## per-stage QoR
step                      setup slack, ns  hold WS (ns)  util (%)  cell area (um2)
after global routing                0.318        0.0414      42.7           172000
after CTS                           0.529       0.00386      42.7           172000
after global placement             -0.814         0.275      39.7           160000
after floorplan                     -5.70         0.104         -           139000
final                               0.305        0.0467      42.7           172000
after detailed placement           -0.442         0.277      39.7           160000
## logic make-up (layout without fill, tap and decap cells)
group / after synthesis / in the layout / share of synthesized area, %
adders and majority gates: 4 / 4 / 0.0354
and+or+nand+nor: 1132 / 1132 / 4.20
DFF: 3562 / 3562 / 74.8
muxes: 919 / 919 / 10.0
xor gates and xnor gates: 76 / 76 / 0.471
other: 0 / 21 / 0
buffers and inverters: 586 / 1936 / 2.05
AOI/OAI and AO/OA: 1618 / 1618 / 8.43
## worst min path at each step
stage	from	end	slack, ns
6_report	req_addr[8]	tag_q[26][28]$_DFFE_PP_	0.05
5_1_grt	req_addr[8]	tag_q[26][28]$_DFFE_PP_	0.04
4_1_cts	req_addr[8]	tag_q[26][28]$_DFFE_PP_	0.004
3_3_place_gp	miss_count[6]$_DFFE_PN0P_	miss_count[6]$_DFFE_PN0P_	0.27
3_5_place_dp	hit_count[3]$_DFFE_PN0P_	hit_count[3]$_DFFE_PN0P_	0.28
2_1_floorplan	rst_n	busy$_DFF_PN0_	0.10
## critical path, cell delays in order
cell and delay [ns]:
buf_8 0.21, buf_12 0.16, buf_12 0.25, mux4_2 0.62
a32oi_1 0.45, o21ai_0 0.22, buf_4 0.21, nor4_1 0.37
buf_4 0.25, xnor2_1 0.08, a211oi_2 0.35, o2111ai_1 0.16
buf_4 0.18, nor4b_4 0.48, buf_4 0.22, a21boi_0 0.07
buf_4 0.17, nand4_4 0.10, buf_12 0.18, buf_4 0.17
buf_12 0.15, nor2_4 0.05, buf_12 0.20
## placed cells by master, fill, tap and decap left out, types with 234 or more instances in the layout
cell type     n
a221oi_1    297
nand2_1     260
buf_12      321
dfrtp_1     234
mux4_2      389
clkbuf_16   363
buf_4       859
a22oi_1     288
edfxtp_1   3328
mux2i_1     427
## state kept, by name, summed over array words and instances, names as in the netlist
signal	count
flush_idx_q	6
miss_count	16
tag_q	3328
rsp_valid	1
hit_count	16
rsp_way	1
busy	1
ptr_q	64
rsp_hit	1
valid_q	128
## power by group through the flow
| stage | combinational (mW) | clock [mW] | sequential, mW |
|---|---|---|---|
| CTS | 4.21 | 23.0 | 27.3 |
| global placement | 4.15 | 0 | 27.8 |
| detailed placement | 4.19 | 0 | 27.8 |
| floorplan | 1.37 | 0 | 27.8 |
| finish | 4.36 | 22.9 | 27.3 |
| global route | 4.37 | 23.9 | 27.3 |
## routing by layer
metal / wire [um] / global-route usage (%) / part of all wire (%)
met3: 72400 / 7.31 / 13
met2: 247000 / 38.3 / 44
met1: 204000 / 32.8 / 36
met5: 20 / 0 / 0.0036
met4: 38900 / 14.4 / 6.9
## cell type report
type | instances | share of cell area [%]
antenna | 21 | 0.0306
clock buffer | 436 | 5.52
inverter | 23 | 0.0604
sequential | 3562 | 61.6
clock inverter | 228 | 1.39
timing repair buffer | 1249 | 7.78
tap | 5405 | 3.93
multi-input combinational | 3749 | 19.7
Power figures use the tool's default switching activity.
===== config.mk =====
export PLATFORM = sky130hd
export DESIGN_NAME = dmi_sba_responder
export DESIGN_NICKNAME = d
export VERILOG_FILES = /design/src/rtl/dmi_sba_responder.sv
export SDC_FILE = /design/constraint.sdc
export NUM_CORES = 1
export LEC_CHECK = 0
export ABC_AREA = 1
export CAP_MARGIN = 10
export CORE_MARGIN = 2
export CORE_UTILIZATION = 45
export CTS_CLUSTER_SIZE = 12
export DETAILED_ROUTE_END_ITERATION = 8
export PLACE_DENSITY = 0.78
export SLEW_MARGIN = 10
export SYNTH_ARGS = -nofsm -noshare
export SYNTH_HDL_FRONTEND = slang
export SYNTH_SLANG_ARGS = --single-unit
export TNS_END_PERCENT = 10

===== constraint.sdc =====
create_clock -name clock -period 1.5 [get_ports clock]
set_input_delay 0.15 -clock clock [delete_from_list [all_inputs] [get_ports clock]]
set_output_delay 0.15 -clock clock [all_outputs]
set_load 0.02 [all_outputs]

+++++

**ASSIGNMENT:** Return the whole listing, keeping every line exactly as it is.

**WRITTEN RESPONSE:**
## per-stage QoR
step                      setup slack, ns  hold WS (ns)  util (%)  cell area (um2)
after global routing                0.318        0.0414      42.7           172000
after CTS                           0.529       0.00386      42.7           172000
after global placement             -0.814         0.275      39.7           160000
after floorplan                     -5.70         0.104         -           139000
final                               0.305        0.0467      42.7           172000
after detailed placement           -0.442         0.277      39.7           160000
## logic make-up (layout without fill, tap and decap cells)
group / after synthesis / in the layout / share of synthesized area, %
adders and majority gates: 4 / 4 / 0.0354
and+or+nand+nor: 1132 / 1132 / 4.20
DFF: 3562 / 3562 / 74.8
muxes: 919 / 919 / 10.0
xor gates and xnor gates: 76 / 76 / 0.471
other: 0 / 21 / 0
buffers and inverters: 586 / 1936 / 2.05
AOI/OAI and AO/OA: 1618 / 1618 / 8.43
## worst min path at each step
stage	from	end	slack, ns
6_report	req_addr[8]	tag_q[26][28]$_DFFE_PP_	0.05
5_1_grt	req_addr[8]	tag_q[26][28]$_DFFE_PP_	0.04
4_1_cts	req_addr[8]	tag_q[26][28]$_DFFE_PP_	0.004
3_3_place_gp	miss_count[6]$_DFFE_PN0P_	miss_count[6]$_DFFE_PN0P_	0.27
3_5_place_dp	hit_count[3]$_DFFE_PN0P_	hit_count[3]$_DFFE_PN0P_	0.28
2_1_floorplan	rst_n	busy$_DFF_PN0_	0.10
## critical path, cell delays in order
cell and delay [ns]:
buf_8 0.21, buf_12 0.16, buf_12 0.25, mux4_2 0.62
a32oi_1 0.45, o21ai_0 0.22, buf_4 0.21, nor4_1 0.37
buf_4 0.25, xnor2_1 0.08, a211oi_2 0.35, o2111ai_1 0.16
buf_4 0.18, nor4b_4 0.48, buf_4 0.22, a21boi_0 0.07
buf_4 0.17, nand4_4 0.10, buf_12 0.18, buf_4 0.17
buf_12 0.15, nor2_4 0.05, buf_12 0.20
## placed cells by master, fill, tap and decap left out, types with 234 or more instances in the layout
cell type     n
a221oi_1    297
nand2_1     260
buf_12      321
dfrtp_1     234
mux4_2      389
clkbuf_16   363
buf_4       859
a22oi_1     288
edfxtp_1   3328
mux2i_1     427
## state kept, by name, summed over array words and instances, names as in the netlist
signal	count
flush_idx_q	6
miss_count	16
tag_q	3328
rsp_valid	1
hit_count	16
rsp_way	1
busy	1
ptr_q	64
rsp_hit	1
valid_q	128
## power by group through the flow
| stage | combinational (mW) | clock [mW] | sequential, mW |
|---|---|---|---|
| CTS | 4.21 | 23.0 | 27.3 |
| global placement | 4.15 | 0 | 27.8 |
| detailed placement | 4.19 | 0 | 27.8 |
| floorplan | 1.37 | 0 | 27.8 |
| finish | 4.36 | 22.9 | 27.3 |
| global route | 4.37 | 23.9 | 27.3 |
## routing by layer
metal / wire [um] / global-route usage (%) / part of all wire (%)
met3: 72400 / 7.31 / 13
met2: 247000 / 38.3 / 44
met1: 204000 / 32.8 / 36
met5: 20 / 0 / 0.0036
met4: 38900 / 14.4 / 6.9
## cell type report
type | instances | share of cell area [%]
antenna | 21 | 0.0306
clock buffer | 436 | 5.52
inverter | 23 | 0.0604
sequential | 3562 | 61.6
clock inverter | 228 | 1.39
timing repair buffer | 1249 | 7.78
tap | 5405 | 3.93
multi-input combinational | 3749 | 19.7
Power figures use the tool's default switching activity.
===== config.mk =====
export PLATFORM = sky130hd
export DESIGN_NAME = dmi_sba_responder
export DESIGN_NICKNAME = d
export VERILOG_FILES = /design/src/rtl/dmi_sba_responder.sv
export SDC_FILE = /design/constraint.sdc
export NUM_CORES = 1
export LEC_CHECK = 0
export ABC_AREA = 1
export CAP_MARGIN = 10
export CORE_MARGIN = 2
export CORE_UTILIZATION = 45
export CTS_CLUSTER_SIZE = 12
export DETAILED_ROUTE_END_ITERATION = 8
export PLACE_DENSITY = 0.78
export SLEW_MARGIN = 10
export SYNTH_ARGS = -nofsm -noshare
export SYNTH_HDL_FRONTEND = slang
export SYNTH_SLANG_ARGS = --single-unit
export TNS_END_PERCENT = 10

===== constraint.sdc =====
create_clock -name clock -period 1.5 [get_ports clock]
set_input_delay 0.15 -clock clock [delete_from_list [all_inputs] [get_ports clock]]
set_output_delay 0.15 -clock clock [all_outputs]
set_load 0.02 [all_outputs]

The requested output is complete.